[Start of Attachment]

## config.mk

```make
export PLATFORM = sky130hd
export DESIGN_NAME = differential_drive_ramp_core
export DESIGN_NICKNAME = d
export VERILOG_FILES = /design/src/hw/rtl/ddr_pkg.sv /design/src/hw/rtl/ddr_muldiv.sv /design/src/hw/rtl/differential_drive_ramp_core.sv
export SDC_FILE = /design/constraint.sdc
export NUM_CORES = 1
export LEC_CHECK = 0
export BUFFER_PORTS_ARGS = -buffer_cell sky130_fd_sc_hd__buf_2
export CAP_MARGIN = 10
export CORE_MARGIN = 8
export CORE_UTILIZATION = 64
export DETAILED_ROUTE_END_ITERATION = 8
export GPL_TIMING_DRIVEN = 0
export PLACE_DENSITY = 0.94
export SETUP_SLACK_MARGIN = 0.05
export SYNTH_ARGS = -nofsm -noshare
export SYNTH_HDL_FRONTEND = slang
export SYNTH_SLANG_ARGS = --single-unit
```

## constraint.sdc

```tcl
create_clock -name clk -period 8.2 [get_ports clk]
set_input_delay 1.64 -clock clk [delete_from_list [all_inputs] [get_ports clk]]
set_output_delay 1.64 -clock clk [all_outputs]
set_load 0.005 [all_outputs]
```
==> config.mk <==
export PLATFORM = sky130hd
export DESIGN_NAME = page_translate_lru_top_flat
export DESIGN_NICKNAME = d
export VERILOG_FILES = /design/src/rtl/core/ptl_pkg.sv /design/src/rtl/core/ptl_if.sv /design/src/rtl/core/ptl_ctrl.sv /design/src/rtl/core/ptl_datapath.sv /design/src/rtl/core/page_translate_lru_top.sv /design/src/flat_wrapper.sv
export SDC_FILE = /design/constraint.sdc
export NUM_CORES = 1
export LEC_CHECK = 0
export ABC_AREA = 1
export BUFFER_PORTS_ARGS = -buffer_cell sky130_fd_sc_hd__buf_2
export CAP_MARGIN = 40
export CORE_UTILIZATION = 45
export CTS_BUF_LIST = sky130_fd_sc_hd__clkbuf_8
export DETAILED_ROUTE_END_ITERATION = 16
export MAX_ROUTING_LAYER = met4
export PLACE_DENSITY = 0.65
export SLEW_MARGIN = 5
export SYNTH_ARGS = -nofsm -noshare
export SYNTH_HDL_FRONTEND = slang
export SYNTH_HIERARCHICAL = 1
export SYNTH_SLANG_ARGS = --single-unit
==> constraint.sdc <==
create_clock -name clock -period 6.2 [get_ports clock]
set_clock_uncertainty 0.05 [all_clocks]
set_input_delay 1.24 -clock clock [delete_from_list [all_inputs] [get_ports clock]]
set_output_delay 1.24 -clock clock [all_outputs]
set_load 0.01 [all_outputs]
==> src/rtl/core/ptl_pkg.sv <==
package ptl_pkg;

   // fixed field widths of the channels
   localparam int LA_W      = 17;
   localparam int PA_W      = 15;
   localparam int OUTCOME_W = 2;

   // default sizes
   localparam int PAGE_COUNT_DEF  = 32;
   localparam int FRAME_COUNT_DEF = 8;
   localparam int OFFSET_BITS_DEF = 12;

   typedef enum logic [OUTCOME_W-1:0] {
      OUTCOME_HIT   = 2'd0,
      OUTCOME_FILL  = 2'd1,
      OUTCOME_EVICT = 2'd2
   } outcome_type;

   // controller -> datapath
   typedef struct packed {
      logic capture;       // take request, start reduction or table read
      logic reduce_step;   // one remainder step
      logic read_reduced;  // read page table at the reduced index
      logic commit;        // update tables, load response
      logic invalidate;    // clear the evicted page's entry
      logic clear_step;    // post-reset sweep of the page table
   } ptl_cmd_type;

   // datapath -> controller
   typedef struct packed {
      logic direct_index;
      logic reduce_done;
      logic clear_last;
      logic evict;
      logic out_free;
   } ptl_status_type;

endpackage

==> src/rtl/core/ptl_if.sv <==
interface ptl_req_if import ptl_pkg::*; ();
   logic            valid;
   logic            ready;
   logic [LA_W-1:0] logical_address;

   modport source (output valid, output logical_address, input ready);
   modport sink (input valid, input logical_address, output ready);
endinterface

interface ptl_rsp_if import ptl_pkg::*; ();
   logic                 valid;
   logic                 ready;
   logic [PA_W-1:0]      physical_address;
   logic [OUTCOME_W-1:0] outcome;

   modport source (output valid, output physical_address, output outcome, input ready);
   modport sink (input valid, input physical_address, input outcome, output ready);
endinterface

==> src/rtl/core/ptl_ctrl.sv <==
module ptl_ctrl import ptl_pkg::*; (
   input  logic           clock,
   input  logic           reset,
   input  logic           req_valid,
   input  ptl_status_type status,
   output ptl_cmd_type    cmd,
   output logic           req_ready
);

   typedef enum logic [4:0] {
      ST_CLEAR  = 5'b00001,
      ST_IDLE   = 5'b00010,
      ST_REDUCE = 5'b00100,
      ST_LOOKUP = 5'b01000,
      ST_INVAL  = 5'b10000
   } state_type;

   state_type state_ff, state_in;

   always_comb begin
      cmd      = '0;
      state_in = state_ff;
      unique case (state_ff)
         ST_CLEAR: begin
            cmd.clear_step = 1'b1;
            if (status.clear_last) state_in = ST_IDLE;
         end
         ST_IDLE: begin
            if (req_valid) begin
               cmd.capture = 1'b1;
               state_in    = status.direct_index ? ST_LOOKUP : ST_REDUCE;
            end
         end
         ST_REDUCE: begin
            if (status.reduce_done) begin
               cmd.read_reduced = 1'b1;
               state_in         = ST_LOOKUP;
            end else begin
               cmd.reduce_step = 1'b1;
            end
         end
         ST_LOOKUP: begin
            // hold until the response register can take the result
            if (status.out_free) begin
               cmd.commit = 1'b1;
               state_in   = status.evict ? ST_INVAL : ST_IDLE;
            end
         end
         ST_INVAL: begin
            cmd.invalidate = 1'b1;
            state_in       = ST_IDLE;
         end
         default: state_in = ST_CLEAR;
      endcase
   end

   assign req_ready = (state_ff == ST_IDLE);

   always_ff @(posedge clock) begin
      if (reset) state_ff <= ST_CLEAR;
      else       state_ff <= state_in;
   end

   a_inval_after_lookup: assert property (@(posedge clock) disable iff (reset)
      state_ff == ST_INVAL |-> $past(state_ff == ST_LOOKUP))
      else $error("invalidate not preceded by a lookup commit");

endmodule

[End of Attachment]
[Start of Attachment]

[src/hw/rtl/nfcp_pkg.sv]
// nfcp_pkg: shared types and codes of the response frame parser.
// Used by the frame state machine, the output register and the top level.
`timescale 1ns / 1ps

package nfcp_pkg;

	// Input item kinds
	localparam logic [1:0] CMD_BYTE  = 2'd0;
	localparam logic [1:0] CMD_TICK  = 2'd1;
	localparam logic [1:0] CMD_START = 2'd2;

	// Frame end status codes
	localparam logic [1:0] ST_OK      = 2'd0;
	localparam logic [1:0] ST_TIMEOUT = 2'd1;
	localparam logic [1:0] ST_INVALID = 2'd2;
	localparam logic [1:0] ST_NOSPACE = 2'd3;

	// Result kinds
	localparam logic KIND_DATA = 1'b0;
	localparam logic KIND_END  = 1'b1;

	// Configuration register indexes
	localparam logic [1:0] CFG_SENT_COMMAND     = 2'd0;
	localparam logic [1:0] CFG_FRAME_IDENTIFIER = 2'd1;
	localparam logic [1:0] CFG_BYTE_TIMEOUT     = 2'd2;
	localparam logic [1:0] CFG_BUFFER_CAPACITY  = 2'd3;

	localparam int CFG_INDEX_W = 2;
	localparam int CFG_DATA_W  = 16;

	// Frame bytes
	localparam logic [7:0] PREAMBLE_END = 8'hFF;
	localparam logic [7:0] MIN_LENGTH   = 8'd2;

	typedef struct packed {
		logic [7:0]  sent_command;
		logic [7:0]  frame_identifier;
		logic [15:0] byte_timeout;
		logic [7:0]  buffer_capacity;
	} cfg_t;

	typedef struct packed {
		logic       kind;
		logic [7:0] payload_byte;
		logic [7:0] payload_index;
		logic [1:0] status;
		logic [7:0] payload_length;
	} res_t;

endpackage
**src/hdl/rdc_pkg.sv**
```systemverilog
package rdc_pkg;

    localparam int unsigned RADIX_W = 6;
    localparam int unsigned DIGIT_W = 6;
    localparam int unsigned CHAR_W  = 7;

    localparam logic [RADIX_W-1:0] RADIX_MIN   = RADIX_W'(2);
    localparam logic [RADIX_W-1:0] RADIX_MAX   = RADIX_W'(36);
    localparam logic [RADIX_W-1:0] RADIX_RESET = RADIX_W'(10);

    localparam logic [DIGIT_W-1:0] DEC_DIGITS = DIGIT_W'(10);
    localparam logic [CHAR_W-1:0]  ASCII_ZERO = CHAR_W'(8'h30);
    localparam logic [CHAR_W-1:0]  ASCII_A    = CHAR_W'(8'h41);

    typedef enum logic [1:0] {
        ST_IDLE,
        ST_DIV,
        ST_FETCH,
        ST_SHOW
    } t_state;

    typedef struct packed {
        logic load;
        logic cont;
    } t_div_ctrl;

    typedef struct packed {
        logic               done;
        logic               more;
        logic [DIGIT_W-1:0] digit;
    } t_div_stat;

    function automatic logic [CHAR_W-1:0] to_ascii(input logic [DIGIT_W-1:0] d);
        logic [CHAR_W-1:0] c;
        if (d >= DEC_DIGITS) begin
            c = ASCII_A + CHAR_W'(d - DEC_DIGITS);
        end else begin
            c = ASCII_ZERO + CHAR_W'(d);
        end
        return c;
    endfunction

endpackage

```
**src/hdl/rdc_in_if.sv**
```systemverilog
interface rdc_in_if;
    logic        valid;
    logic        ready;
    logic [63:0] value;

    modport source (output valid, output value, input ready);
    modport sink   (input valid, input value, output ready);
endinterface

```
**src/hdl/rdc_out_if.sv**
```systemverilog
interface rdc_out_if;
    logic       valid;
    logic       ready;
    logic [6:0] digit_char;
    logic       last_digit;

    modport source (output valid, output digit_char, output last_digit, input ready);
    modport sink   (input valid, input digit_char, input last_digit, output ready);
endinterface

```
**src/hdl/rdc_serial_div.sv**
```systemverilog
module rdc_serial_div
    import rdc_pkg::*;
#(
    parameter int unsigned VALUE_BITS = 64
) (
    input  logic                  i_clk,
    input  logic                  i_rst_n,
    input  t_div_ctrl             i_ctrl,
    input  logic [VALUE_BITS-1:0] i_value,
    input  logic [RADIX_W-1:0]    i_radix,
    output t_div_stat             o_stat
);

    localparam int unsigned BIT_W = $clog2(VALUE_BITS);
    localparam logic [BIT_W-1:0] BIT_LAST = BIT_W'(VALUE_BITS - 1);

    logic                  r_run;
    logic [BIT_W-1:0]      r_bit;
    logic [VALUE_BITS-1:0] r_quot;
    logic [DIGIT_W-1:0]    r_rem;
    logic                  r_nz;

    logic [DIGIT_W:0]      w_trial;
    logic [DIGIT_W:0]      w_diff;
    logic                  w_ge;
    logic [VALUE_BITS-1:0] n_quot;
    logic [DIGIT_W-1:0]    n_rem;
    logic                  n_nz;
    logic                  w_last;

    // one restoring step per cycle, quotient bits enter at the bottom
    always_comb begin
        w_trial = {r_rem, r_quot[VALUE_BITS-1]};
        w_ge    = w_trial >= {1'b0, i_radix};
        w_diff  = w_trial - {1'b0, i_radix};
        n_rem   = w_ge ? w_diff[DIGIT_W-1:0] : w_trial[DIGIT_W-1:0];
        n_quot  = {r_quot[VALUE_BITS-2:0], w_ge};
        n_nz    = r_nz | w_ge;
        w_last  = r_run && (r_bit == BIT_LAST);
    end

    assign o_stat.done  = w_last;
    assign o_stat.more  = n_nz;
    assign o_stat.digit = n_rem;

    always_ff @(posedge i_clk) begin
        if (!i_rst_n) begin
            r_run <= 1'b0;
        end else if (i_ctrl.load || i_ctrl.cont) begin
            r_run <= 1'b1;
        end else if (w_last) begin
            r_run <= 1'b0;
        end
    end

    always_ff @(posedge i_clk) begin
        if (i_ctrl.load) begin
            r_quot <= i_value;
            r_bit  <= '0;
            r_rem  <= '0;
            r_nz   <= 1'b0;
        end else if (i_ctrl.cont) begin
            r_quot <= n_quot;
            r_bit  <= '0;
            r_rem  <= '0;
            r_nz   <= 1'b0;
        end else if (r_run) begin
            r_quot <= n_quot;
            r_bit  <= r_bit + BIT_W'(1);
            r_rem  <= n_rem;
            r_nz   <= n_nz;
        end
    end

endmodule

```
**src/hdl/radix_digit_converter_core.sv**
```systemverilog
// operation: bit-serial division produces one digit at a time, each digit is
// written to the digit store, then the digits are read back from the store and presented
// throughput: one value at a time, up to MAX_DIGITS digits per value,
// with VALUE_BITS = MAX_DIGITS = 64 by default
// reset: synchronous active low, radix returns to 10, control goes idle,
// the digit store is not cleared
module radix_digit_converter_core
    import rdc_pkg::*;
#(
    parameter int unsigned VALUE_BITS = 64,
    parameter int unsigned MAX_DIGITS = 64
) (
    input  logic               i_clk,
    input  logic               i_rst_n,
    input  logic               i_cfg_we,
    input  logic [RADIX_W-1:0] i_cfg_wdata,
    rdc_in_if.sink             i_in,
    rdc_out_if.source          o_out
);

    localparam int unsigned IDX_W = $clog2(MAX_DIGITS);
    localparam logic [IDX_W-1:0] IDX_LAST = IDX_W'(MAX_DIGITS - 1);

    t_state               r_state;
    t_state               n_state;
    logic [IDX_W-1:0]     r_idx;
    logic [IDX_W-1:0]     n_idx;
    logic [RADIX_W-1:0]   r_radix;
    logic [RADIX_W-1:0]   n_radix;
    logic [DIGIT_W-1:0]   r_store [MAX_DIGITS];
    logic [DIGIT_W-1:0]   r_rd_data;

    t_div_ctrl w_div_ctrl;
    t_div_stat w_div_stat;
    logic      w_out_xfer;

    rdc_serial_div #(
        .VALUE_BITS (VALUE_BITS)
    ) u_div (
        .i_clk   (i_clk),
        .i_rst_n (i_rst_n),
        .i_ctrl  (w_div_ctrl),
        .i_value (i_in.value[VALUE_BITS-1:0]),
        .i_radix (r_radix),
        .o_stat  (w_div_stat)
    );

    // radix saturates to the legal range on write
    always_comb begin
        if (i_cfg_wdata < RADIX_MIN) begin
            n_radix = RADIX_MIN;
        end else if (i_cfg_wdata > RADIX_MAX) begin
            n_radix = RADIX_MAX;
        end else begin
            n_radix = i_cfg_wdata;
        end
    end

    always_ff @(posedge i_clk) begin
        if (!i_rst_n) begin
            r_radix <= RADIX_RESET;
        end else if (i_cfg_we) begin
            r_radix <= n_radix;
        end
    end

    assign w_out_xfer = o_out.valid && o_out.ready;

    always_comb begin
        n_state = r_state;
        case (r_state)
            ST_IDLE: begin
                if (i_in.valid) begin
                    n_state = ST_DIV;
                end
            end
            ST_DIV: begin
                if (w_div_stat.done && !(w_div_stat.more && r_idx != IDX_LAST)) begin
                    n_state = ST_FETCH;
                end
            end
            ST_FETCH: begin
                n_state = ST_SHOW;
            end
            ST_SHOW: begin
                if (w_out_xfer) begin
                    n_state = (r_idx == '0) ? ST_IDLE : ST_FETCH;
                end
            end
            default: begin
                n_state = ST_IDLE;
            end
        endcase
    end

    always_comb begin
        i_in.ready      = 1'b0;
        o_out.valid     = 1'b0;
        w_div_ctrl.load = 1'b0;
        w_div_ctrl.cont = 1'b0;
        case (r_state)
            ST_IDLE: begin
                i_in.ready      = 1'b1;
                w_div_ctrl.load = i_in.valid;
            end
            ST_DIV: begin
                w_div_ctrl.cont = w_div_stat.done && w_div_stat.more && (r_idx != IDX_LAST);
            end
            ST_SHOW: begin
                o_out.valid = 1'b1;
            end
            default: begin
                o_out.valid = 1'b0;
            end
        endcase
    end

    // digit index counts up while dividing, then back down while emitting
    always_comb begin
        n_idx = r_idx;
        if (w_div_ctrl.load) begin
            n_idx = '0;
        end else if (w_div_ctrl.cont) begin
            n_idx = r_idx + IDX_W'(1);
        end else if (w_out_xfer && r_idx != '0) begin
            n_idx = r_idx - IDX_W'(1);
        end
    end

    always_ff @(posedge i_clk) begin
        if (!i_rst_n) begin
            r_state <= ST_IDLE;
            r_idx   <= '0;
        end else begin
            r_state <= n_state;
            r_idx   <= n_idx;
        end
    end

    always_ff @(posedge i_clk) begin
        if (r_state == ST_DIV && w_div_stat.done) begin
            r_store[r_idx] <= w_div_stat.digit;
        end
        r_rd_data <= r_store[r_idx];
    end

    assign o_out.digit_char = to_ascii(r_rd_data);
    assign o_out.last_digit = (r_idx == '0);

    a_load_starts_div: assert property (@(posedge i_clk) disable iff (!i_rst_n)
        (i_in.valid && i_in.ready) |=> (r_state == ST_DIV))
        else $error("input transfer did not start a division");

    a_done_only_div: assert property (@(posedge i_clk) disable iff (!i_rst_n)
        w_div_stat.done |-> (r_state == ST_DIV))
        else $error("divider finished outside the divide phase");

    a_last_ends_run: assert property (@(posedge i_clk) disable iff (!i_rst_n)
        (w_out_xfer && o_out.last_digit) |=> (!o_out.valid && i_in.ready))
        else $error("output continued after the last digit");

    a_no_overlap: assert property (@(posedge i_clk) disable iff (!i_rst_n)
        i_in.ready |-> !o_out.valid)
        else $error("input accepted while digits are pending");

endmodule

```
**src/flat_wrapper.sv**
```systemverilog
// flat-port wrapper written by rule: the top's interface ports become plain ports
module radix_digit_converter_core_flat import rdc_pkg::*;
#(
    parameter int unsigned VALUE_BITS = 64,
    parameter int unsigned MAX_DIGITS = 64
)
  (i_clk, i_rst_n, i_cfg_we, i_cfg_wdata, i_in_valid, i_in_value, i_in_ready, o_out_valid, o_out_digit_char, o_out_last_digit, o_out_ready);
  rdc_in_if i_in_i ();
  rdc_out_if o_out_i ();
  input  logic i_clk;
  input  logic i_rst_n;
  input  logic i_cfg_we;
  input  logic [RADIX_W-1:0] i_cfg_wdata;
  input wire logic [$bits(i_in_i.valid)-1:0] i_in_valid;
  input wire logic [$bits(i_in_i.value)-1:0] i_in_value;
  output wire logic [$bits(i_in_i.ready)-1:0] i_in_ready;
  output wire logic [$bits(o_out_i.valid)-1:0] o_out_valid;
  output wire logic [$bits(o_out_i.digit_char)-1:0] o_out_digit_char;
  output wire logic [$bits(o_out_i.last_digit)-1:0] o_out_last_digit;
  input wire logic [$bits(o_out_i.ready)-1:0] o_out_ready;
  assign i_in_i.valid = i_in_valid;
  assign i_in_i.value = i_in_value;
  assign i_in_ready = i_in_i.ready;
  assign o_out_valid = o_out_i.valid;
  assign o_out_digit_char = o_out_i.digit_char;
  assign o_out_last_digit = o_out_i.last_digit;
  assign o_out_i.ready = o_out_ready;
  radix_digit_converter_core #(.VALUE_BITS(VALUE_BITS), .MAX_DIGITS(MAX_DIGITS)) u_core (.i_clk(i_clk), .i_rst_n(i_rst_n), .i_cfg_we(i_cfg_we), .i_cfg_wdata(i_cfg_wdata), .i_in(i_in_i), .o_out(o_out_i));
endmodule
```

[End of Attachment]
[Start of Attachment]

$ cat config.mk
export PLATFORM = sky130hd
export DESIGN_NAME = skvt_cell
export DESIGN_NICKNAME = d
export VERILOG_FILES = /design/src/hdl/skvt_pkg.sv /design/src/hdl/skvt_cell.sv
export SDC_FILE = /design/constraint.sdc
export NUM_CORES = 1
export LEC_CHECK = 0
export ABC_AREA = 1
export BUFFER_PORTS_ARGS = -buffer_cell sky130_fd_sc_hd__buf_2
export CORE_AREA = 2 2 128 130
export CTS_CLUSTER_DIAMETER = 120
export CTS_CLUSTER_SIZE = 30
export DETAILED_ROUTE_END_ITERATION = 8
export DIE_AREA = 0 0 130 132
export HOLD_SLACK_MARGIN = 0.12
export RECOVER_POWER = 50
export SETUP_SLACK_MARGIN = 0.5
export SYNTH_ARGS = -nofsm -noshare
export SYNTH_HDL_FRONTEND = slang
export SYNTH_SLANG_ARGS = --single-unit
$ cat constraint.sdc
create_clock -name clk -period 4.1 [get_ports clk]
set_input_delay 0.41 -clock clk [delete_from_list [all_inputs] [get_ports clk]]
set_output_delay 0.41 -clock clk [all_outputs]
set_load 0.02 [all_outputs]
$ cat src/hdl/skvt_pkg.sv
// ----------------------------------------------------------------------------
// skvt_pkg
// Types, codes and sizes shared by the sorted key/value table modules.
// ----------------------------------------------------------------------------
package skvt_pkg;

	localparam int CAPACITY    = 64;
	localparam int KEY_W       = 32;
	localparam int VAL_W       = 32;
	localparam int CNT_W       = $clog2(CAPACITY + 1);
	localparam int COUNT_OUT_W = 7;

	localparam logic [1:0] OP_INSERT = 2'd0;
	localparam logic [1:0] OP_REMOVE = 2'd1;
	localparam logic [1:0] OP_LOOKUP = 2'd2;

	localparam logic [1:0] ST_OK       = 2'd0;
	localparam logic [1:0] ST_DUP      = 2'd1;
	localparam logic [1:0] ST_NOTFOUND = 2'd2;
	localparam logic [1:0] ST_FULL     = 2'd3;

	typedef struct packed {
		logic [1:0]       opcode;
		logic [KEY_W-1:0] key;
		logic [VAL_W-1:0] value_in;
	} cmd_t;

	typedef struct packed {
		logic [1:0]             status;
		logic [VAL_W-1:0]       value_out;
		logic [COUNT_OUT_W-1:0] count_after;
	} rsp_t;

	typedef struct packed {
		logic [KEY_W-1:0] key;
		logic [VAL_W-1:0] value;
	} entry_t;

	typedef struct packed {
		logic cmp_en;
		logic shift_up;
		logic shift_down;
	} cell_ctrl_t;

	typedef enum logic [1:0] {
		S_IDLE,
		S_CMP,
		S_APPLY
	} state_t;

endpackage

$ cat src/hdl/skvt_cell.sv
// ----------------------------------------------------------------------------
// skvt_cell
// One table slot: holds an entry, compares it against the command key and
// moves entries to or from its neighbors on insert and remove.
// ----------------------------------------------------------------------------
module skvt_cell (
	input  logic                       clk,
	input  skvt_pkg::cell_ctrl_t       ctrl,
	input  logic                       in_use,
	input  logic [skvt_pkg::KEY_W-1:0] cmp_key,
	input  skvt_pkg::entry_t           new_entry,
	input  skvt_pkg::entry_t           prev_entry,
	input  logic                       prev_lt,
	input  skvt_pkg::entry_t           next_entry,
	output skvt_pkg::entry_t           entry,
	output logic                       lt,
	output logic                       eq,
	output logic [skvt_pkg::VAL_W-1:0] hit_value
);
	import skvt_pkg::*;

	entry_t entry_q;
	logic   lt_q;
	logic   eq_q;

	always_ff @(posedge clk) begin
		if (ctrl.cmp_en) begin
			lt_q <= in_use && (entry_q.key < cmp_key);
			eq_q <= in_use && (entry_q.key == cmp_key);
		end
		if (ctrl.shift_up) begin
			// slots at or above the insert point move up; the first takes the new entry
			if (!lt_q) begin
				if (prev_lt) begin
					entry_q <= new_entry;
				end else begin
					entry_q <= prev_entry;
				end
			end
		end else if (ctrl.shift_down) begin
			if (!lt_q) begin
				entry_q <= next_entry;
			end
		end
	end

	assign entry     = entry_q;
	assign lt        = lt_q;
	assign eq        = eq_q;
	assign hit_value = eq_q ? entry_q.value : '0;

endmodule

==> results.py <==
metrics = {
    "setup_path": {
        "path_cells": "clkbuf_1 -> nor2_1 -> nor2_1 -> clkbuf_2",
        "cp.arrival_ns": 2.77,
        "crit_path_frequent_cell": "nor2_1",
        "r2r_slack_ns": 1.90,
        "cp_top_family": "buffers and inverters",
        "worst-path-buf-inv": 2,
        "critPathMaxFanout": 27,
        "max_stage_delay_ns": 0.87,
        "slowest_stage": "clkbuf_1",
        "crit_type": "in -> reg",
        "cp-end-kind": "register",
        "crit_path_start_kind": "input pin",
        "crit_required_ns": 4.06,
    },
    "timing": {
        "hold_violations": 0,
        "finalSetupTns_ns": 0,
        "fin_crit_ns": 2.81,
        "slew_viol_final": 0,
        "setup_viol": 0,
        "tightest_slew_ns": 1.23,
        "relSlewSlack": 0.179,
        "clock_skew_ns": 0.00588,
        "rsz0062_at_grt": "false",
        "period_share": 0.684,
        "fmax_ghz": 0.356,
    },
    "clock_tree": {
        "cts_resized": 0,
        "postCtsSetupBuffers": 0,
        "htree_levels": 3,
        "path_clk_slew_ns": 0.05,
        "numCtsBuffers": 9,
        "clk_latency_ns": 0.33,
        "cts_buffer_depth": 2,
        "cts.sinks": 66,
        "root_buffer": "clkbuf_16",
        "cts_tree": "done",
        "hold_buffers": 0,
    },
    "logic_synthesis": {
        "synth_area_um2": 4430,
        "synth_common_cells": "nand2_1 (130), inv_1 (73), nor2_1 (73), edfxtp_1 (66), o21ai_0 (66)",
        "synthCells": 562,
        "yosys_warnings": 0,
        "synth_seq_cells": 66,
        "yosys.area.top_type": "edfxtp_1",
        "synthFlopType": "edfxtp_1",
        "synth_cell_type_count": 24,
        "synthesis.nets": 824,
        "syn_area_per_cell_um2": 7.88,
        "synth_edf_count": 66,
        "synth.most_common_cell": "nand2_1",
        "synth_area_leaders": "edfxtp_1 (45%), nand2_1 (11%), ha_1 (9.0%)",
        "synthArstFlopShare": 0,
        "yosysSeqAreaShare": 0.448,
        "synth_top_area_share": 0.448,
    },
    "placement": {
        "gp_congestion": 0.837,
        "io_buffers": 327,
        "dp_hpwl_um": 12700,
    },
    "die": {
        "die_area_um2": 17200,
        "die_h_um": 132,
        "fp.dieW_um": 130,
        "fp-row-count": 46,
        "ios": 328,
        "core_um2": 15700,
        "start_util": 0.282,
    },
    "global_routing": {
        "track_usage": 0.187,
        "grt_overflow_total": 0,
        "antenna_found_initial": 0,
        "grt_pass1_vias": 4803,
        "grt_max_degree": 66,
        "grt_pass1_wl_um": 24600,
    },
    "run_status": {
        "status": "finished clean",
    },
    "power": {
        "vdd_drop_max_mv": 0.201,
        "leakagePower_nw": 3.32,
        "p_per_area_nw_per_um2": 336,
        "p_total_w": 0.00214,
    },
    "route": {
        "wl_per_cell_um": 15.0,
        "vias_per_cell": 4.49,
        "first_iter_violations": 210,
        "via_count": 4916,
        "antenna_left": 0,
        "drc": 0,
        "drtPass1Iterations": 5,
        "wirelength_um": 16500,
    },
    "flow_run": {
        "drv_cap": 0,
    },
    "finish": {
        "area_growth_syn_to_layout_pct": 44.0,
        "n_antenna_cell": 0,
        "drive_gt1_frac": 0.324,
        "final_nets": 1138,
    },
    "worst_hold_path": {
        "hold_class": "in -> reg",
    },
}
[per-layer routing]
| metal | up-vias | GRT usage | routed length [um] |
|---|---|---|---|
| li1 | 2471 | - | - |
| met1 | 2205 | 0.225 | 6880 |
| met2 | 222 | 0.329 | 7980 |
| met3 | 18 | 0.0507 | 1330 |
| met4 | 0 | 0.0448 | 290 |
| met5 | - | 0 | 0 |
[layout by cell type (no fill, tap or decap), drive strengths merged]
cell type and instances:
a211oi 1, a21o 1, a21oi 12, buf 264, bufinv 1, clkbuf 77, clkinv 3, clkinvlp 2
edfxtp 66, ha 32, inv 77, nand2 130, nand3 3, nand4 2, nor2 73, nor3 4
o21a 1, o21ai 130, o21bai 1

[End of Attachment]

Exercise instructions:
Copy out every line of the material above that contains the string "default".

Solution below:
   // default sizes
         default: state_in = ST_CLEAR;
// with VALUE_BITS = MAX_DIGITS = 64 by default
            default: begin
            default: begin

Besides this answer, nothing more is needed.